[RECORD SET — start]

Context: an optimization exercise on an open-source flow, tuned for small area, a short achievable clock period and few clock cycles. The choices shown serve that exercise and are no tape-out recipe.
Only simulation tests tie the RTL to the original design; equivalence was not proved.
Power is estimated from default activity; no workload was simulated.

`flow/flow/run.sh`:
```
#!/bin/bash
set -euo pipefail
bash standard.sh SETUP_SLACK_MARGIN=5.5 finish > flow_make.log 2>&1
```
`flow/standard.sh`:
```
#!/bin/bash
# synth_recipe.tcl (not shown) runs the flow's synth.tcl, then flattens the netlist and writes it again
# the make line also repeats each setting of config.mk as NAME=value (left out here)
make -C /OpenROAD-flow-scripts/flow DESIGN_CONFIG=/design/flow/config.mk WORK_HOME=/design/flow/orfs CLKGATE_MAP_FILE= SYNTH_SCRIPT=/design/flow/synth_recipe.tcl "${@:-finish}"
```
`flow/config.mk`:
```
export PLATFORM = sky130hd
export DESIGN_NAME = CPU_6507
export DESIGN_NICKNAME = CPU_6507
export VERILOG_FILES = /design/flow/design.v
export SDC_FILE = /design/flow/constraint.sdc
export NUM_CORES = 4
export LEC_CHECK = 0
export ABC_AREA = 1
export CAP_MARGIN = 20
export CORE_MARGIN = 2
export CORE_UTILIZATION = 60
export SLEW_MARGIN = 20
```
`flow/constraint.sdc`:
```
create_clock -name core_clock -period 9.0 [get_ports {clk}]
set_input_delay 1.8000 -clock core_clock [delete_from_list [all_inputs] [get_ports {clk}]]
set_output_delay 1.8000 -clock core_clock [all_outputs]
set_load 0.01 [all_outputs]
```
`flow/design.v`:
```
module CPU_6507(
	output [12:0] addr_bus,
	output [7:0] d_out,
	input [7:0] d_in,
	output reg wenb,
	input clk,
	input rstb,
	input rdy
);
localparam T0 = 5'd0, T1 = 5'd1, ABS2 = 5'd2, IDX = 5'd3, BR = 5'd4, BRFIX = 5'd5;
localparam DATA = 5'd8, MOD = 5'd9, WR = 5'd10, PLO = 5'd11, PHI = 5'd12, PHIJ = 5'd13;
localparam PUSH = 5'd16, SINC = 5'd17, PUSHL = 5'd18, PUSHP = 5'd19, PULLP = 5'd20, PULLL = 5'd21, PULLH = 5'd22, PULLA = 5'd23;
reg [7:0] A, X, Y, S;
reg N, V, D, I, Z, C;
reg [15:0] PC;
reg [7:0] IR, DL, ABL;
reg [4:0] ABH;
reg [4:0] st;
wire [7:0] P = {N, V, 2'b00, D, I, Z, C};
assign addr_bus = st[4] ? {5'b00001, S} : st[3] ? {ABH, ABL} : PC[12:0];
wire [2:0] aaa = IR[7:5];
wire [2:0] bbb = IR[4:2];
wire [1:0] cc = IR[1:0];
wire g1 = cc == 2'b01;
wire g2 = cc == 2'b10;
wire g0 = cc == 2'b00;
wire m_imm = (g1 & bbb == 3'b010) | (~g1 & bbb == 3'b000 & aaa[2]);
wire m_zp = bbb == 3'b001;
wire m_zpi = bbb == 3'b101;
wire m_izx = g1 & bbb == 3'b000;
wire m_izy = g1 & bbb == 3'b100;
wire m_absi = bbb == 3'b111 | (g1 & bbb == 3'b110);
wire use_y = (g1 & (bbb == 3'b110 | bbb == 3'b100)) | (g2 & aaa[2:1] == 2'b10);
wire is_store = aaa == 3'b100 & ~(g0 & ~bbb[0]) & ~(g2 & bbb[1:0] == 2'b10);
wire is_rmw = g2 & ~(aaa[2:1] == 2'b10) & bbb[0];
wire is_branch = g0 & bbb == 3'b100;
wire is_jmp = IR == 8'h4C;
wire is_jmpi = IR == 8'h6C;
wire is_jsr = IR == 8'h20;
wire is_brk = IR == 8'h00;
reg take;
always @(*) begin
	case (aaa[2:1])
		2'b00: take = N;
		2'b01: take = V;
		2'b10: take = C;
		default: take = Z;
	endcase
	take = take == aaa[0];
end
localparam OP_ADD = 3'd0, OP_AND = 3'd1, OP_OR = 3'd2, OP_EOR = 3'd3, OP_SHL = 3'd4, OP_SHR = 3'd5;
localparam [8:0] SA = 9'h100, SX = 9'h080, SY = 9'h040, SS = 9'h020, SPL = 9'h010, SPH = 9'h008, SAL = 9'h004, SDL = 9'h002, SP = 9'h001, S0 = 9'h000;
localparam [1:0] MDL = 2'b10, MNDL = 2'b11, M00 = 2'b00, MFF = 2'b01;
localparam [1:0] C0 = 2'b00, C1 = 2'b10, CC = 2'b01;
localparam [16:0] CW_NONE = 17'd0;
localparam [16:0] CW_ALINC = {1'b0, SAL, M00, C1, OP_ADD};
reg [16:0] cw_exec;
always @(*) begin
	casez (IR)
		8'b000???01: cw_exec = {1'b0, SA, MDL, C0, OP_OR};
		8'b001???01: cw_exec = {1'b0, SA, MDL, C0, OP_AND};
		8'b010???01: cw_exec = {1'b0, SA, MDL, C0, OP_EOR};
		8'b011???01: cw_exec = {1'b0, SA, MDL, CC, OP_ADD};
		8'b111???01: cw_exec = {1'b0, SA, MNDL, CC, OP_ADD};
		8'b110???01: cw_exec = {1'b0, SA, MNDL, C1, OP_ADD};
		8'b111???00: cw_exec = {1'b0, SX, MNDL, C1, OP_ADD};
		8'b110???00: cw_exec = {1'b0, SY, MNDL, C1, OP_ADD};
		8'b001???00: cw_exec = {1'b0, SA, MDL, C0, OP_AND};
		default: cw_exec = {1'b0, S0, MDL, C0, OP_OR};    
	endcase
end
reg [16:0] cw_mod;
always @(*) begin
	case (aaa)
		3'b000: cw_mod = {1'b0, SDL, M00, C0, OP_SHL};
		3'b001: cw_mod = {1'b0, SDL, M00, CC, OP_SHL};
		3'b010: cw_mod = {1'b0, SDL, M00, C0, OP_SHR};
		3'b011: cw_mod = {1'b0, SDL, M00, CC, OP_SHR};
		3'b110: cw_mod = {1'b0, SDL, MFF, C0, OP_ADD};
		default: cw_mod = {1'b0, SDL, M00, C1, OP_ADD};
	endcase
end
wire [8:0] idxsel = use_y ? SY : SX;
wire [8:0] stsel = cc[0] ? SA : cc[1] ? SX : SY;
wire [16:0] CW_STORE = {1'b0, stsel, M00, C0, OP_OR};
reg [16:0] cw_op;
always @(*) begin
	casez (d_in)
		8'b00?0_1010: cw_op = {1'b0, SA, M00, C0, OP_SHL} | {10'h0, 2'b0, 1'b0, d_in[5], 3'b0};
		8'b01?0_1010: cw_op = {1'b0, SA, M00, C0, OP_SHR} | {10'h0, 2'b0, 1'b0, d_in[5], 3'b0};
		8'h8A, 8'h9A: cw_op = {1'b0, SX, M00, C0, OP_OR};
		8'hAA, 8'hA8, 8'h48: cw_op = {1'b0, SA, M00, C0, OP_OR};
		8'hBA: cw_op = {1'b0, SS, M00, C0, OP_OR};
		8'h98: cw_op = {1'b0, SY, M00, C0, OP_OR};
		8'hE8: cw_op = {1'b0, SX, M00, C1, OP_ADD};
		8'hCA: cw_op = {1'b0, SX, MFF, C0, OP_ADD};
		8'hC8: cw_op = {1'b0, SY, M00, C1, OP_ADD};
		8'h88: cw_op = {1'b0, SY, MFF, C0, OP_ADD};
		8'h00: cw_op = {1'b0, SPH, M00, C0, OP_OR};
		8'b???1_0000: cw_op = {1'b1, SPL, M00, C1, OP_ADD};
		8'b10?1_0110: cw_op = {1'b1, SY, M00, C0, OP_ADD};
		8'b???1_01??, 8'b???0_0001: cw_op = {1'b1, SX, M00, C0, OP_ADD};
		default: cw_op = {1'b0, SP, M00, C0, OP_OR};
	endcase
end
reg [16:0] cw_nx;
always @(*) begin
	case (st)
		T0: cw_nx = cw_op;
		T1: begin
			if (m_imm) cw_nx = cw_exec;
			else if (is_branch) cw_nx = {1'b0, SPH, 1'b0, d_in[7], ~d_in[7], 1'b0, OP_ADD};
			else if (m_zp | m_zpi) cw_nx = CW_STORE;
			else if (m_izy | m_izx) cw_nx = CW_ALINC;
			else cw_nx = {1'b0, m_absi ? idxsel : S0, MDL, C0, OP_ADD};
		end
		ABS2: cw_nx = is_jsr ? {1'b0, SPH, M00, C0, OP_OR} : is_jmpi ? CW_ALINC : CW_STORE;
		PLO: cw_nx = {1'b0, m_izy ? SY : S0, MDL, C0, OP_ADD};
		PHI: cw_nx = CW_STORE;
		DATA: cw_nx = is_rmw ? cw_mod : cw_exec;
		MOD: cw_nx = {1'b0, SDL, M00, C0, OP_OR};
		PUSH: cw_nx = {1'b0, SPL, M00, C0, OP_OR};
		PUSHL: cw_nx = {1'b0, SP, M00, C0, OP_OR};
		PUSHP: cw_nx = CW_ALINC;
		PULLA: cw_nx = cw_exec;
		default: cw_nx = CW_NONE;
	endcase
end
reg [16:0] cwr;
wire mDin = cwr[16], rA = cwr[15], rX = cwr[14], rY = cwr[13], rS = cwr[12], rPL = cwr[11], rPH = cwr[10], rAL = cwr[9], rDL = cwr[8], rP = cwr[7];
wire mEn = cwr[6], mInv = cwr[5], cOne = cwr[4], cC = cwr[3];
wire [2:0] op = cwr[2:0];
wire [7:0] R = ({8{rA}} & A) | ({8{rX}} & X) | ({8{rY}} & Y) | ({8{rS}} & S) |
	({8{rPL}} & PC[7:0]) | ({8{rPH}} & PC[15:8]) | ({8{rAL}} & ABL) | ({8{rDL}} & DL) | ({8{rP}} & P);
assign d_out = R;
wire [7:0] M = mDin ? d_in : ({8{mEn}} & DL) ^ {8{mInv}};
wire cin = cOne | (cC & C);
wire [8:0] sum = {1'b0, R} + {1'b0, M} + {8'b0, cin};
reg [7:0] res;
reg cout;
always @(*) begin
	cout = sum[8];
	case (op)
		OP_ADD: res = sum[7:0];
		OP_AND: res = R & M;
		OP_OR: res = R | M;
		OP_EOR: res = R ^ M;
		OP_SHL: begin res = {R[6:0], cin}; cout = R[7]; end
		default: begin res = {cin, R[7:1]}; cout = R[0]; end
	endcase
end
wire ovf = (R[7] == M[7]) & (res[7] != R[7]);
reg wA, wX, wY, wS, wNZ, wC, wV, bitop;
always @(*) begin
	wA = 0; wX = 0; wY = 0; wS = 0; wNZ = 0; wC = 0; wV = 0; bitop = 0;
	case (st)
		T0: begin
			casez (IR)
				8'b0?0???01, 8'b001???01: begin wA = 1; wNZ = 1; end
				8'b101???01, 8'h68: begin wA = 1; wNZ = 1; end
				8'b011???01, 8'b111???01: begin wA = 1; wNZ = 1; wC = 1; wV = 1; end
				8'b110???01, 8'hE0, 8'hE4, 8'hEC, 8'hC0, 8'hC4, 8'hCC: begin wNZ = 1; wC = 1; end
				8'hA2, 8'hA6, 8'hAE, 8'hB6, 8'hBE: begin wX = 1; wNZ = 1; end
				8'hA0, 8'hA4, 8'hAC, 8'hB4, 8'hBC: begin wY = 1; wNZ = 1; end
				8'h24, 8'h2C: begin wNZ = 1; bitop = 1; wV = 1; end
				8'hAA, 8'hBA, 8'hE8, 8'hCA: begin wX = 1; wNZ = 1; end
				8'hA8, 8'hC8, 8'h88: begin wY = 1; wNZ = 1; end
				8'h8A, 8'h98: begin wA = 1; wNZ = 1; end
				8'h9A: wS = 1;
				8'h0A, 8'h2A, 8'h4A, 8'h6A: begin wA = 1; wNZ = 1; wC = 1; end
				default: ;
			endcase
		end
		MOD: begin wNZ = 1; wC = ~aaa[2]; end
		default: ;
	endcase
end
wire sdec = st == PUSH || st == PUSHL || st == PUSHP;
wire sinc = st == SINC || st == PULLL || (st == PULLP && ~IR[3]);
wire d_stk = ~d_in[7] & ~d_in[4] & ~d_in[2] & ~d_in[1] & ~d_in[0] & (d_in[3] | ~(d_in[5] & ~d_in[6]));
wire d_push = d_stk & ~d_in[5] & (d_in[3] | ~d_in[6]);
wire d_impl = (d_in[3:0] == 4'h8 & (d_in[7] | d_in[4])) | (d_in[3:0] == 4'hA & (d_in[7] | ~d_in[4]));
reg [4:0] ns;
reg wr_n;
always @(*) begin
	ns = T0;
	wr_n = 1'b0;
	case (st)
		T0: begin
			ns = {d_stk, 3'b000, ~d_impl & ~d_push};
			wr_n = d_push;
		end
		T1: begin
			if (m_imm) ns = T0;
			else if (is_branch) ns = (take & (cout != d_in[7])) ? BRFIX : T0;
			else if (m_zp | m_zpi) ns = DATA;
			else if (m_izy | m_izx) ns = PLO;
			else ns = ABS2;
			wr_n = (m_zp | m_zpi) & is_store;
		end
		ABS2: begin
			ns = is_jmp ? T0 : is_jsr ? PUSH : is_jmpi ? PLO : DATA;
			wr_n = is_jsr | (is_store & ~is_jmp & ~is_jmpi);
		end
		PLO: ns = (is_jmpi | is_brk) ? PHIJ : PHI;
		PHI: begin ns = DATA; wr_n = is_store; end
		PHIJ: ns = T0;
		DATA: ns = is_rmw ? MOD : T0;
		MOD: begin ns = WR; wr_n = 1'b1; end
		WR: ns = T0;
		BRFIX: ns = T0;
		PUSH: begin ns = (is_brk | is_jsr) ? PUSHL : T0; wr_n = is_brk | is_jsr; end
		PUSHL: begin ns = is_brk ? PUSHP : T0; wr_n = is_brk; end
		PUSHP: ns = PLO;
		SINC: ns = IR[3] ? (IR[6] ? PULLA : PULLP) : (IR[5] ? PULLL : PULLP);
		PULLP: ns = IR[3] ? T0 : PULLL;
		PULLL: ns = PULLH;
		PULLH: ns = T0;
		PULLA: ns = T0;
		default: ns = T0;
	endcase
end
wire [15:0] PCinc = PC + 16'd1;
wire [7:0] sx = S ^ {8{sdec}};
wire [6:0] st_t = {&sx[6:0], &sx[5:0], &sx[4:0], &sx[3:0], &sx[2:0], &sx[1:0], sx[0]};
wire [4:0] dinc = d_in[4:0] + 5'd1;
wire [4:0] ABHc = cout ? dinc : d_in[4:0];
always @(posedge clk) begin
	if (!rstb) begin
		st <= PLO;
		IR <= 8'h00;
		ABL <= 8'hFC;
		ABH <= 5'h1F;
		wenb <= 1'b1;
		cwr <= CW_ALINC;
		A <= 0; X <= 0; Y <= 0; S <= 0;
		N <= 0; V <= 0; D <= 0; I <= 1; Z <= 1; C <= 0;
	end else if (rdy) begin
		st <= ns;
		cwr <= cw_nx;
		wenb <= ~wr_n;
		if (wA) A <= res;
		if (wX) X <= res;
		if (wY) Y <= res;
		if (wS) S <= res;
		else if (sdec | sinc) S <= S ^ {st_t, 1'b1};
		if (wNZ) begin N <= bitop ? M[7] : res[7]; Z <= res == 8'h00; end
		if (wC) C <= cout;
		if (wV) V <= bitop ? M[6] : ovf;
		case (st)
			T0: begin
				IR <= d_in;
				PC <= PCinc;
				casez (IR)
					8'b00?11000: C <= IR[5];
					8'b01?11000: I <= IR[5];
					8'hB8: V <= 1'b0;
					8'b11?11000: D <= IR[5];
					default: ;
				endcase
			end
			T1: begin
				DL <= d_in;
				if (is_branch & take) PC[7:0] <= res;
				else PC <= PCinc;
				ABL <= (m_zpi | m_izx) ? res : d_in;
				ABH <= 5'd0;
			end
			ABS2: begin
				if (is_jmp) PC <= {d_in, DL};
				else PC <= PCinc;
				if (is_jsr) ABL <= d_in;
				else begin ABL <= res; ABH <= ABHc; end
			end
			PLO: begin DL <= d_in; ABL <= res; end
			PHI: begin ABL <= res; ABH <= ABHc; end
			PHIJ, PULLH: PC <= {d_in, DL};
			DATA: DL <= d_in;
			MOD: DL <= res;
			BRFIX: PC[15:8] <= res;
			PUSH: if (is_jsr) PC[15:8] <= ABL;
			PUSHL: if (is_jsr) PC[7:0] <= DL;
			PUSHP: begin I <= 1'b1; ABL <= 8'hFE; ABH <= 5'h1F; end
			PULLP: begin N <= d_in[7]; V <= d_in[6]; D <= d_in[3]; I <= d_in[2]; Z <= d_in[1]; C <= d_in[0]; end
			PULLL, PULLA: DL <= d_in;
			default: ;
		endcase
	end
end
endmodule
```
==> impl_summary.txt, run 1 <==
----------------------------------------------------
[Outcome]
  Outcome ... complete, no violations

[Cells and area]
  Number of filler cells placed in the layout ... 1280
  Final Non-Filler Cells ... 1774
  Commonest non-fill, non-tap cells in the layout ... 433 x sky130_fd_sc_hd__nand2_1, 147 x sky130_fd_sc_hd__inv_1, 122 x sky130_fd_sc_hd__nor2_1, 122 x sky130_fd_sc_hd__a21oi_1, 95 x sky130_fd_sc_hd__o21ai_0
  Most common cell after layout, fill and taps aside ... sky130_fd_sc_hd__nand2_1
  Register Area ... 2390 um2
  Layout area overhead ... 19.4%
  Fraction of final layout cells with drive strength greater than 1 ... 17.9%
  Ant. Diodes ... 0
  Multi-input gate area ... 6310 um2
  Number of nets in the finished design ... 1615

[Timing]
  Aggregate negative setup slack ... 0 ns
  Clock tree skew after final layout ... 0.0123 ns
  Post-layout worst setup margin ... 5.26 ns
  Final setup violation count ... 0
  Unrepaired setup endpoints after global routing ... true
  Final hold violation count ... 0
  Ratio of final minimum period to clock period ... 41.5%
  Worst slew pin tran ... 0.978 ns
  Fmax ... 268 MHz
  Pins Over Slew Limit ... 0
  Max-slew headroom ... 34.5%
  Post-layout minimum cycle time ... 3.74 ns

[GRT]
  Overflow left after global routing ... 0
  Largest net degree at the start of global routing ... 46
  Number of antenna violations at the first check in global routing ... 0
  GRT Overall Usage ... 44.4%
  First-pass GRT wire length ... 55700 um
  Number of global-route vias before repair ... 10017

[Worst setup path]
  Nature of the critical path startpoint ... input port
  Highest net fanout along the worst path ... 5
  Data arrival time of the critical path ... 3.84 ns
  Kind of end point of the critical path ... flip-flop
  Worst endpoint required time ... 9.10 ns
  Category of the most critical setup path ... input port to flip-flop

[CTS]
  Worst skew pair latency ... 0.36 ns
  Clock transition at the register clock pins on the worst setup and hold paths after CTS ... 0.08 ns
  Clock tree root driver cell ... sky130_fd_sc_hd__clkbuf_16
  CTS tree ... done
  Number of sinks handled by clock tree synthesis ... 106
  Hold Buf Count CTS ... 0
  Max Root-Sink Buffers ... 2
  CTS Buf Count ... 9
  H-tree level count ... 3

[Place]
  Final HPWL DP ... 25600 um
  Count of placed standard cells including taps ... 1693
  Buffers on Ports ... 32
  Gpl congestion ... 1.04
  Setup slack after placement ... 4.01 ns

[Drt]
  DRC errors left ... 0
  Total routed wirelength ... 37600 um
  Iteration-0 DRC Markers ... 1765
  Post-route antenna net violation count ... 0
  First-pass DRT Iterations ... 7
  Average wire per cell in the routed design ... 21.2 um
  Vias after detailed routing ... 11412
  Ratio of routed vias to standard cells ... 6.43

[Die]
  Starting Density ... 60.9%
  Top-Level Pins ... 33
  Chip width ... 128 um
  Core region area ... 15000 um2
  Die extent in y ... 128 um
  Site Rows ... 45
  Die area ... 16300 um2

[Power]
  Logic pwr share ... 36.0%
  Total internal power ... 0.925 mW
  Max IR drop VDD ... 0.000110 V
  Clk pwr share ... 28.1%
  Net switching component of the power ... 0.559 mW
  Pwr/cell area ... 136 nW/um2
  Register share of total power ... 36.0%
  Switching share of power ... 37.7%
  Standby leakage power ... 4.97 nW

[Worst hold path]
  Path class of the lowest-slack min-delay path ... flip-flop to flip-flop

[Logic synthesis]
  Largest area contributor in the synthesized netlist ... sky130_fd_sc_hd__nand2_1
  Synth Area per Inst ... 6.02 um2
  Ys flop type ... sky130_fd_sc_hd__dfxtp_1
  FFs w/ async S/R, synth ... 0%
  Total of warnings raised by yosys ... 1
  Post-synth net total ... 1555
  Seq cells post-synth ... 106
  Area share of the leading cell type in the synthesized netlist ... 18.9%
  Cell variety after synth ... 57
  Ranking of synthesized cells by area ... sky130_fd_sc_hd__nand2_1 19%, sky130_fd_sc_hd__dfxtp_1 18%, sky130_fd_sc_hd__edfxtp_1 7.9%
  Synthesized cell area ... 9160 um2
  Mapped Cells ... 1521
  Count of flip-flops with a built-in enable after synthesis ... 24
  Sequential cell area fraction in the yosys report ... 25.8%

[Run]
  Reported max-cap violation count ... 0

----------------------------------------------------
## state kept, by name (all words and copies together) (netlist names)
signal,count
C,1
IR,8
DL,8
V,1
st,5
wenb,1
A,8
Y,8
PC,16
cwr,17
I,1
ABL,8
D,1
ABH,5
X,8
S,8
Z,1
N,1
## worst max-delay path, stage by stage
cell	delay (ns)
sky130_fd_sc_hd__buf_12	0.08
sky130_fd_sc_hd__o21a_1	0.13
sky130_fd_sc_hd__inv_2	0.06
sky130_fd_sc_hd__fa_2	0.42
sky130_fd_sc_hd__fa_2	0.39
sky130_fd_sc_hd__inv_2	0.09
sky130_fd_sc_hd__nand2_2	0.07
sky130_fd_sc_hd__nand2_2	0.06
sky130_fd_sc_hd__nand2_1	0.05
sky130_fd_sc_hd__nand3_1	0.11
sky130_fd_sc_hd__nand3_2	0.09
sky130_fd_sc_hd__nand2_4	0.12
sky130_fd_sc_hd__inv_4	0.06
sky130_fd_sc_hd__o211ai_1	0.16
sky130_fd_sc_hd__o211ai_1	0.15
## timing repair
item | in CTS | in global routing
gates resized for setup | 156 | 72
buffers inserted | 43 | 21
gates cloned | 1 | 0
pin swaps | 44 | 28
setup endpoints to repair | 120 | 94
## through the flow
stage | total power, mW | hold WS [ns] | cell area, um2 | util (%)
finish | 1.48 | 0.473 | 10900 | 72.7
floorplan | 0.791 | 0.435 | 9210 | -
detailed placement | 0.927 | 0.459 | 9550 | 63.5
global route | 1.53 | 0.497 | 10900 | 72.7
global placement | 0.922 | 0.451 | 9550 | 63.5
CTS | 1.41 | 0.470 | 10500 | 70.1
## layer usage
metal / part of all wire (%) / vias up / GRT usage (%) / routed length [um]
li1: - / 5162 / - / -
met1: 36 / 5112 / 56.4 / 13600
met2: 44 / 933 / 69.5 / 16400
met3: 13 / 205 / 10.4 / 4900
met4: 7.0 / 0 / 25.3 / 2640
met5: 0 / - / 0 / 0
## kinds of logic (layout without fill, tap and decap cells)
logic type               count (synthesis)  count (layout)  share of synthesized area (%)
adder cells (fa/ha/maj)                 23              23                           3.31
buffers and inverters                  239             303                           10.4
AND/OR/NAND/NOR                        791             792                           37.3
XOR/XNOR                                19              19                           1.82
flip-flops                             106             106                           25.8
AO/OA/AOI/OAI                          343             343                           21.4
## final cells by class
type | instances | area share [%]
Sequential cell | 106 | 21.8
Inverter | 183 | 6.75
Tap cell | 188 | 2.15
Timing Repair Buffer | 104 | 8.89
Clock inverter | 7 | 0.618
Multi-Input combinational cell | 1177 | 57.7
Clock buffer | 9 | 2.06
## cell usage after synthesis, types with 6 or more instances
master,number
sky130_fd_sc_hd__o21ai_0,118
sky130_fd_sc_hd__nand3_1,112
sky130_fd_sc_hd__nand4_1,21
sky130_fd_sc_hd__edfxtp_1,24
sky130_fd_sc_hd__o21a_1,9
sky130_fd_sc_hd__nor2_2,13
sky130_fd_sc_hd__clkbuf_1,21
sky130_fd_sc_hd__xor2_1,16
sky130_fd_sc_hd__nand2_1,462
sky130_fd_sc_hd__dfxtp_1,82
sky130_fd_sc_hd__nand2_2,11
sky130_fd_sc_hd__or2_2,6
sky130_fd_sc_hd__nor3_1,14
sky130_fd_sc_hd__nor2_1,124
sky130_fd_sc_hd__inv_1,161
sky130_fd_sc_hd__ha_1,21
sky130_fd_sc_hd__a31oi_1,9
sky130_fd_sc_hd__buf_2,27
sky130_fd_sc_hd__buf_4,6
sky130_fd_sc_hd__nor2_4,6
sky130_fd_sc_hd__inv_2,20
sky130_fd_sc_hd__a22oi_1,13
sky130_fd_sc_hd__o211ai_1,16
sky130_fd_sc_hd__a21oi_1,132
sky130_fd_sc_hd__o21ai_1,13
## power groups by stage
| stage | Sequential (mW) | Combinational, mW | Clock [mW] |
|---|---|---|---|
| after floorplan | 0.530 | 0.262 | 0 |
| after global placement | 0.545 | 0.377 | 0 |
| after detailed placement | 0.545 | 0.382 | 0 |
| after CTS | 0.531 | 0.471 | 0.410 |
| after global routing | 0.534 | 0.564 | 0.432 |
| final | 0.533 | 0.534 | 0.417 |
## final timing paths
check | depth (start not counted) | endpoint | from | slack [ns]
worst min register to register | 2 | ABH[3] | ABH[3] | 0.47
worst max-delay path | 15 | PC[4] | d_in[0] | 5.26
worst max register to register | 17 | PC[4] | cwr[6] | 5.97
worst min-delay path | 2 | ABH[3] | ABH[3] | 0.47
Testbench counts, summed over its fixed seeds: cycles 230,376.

[RECORD SET — finish]

Only one part of the material above is to be transcribed, namely the lines starting with the line that has "sky130_fd_sc_hd__nor2_2,13" and going on through the line that has "sky130_fd_sc_hd__buf_2,27", exactly as they stand.

sky130_fd_sc_hd__nor2_2,13
sky130_fd_sc_hd__clkbuf_1,21
sky130_fd_sc_hd__xor2_1,16
sky130_fd_sc_hd__nand2_1,462
sky130_fd_sc_hd__dfxtp_1,82
sky130_fd_sc_hd__nand2_2,11
sky130_fd_sc_hd__or2_2,6
sky130_fd_sc_hd__nor3_1,14
sky130_fd_sc_hd__nor2_1,124
sky130_fd_sc_hd__inv_1,161
sky130_fd_sc_hd__ha_1,21
sky130_fd_sc_hd__a31oi_1,9
sky130_fd_sc_hd__buf_2,27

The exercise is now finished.